I circoli culturali sono ancora di stampo elitario, aperti solo agli
esponenti dell’alta borghesia anche se emerge sempre di più la
corrente realistica interessata alla descrizione delle città, delle fasce più
basse della popolazione.
Il giornalismo a cui si è appena accennato ha contribuito allo sviluppo
del realismo e alla formazione di intellettuali appartenenti a ceti bassi,
come nel caso di Sherwood,Dreiser.
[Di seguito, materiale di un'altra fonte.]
==> config.mk <==
export PLATFORM = sky130hd
export DESIGN_NAME = vupack_mask
export DESIGN_NICKNAME = d
export VERILOG_FILES = /design/src/rtl/vu_pkg.sv /design/src/rtl/vu_seq.sv /design/src/rtl/vu_elem_extract.sv /design/src/rtl/vu_lane_mux.sv /design/src/rtl/vu_row_bank.sv /design/src/rtl/vupack_mask.sv
export SDC_FILE = /design/constraint.sdc
export NUM_CORES = 1
export LEC_CHECK = 0
export BUFFER_PORTS_ARGS = -buffer_cell sky130_fd_sc_hd__buf_2
export CORE_MARGIN = 2
export CORE_UTILIZATION = 40
export DETAILED_ROUTE_END_ITERATION = 12
export MAX_ROUTING_LAYER = met4
export PLACE_DENSITY = 0.65
export SLEW_MARGIN = 10
export SYNTH_ARGS = -nofsm -noshare
export SYNTH_HDL_FRONTEND = slang
export SYNTH_HIERARCHICAL = 1
export SYNTH_SLANG_ARGS = --single-unit
export TNS_END_PERCENT = 100
==> constraint.sdc <==
create_clock -name clk -period 5.5 [get_ports clk]
set_clock_uncertainty 0.1 [all_clocks]
set_input_delay 0.55 -clock clk [delete_from_list [all_inputs] [get_ports clk]]
set_output_delay 0.55 -clock clk [all_outputs]
set_load 0.005 [all_outputs]
==> src/rtl/vu_pkg.sv <==
package vu_pkg;
    localparam int LANES  = 4;
    localparam int DW     = 32;
    localparam int BEAT_W = LANES * DW;

    typedef enum logic [1:0] {SHP_SCALAR = 2'd0, SHP_PAIR = 2'd1, SHP_TRIPLE = 2'd2, SHP_QUAD = 2'd3} shape_e;
    typedef enum logic [1:0] {WID_32 = 2'd0, WID_16 = 2'd1, WID_8 = 2'd2, WID_RGB = 2'd3} wid_e;
    typedef enum logic [1:0] {ST_IDLE = 2'd0, ST_FETCH = 2'd1, ST_EMIT = 2'd2} seq_state_e;

    localparam logic [1:0] MODE_OFFSET = 2'd1;
    localparam logic [1:0] MODE_DIFF   = 2'd2;

    // whether a lane slot draws on the element budget
    function automatic logic lane_consumes(shape_e s, wid_e w, logic [1:0] lane);
        logic r;
        if (w == WID_RGB) r = 1'b1;
        else begin
            unique case (s)
                SHP_PAIR:   r = (lane < 2'd2);
                SHP_TRIPLE: r = (lane < 2'd3);
                default:    r = 1'b1;
            endcase
        end
        return r;
    endfunction

    // which element of the beat feeds a lane
    function automatic logic [1:0] elem_index(shape_e s, logic [1:0] lane);
        logic [1:0] r;
        unique case (s)
            SHP_SCALAR: r = 2'd0;
            SHP_PAIR:   r = {1'b0, lane[0]};
            default:    r = lane;
        endcase
        return r;
    endfunction
endpackage

==> src/rtl/vu_seq.sv <==
module vu_seq import vu_pkg::*; #(
    parameter int CNT_W = 16
) (
    input  logic             clk,
    input  logic             rst_n,
    input  logic             cmd_start,
    input  logic             cmd_fresh,
    input  logic [CNT_W-1:0] cmd_count,
    input  shape_e           shape,
    input  wid_e             wid,
    input  logic             in_valid,
    output logic             in_ready,
    output logic             idle,
    output logic             emit,
    output logic             beat_load,
    output logic [1:0]       lane,
    output logic [1:0]       cyc
);
    seq_state_e       st_q, st_d;
    logic [1:0]       off_q, cyc_q;
    logic [CNT_W-1:0] rem_q, rem_after;
    logic             cons, next_cons, at_w;

    always_comb begin
        cons      = lane_consumes(shape, wid, off_q);
        next_cons = lane_consumes(shape, wid, off_q + 2'd1);
        rem_after = cons ? rem_q - 1'b1 : rem_q;
        at_w      = (off_q == 2'd3);
    end

    // next-state decision
    always_comb begin
        st_d = st_q;
        unique case (st_q)
            ST_IDLE:  if (cmd_start && cmd_count != '0) st_d = ST_FETCH;
            ST_FETCH: if (in_valid) st_d = ST_EMIT;
            ST_EMIT: begin
                if (at_w)                                st_d = (rem_after == '0) ? ST_IDLE : ST_FETCH;
                else if (next_cons && rem_after == '0)   st_d = ST_IDLE;
                else                                     st_d = ST_EMIT;
            end
            default: st_d = ST_IDLE;
        endcase
    end

    // state register
    always_ff @(posedge clk) begin
        if (!rst_n) st_q <= ST_IDLE;
        else        st_q <= st_d;
    end

    // offset, write cycle and budget
    always_ff @(posedge clk) begin
        if (!rst_n) begin
            off_q <= 2'd0;
            cyc_q <= 2'd0;
            rem_q <= '0;
        end else if (st_q == ST_IDLE && cmd_start) begin
            rem_q <= cmd_count;
            if (cmd_fresh) begin
                off_q <= 2'd0;
                cyc_q <= 2'd0;
            end
        end else if (st_q == ST_EMIT) begin
            rem_q <= rem_after;
            off_q <= off_q + 2'd1;
            if (at_w && cyc_q != 2'd3) cyc_q <= cyc_q + 2'd1;
        end
    end

    // outputs
    always_comb begin
        in_ready  = (st_q == ST_FETCH);
        idle      = (st_q == ST_IDLE);
        emit      = (st_q == ST_EMIT);
        beat_load = (st_q == ST_FETCH) && in_valid;
        lane      = off_q;
        cyc       = cyc_q;
    end

    assert_skip_keeps_budget_R7: assert property (@(posedge clk) disable iff (!rst_n)
        (st_q == ST_EMIT && !cons) |=> $stable(rem_q));
    assert_lane_wrap_R6: assert property (@(posedge clk) disable iff (!rst_n)
        (st_q == ST_EMIT && off_q == 2'd3) |=> (off_q == 2'd0));
    assert_cycle_step_R1: assert property (@(posedge clk) disable iff (!rst_n)
        (st_q == ST_EMIT && off_q == 2'd3 && cyc_q != 2'd3) |=> (cyc_q == $past(cyc_q) + 2'd1));
    assert_beat_to_emit_R11: assert property (@(posedge clk) disable iff (!rst_n)
        (in_ready && in_valid) |=> emit);
endmodule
Alcuni scrittori che espatriano
dopo la fine della prima guerra mondiale in Europa fanno parte del
gruppo conosciuto con il nome Lost Generation, di cui fa parte
Hemingway, Faulkner e Steinbeck.
.
HARLEM RENAISSANCE:
Tra il 1920 e l 1930 nasce un movimento sociale e culturale ad
Harlem, la più numerosa comunità nera del mondo.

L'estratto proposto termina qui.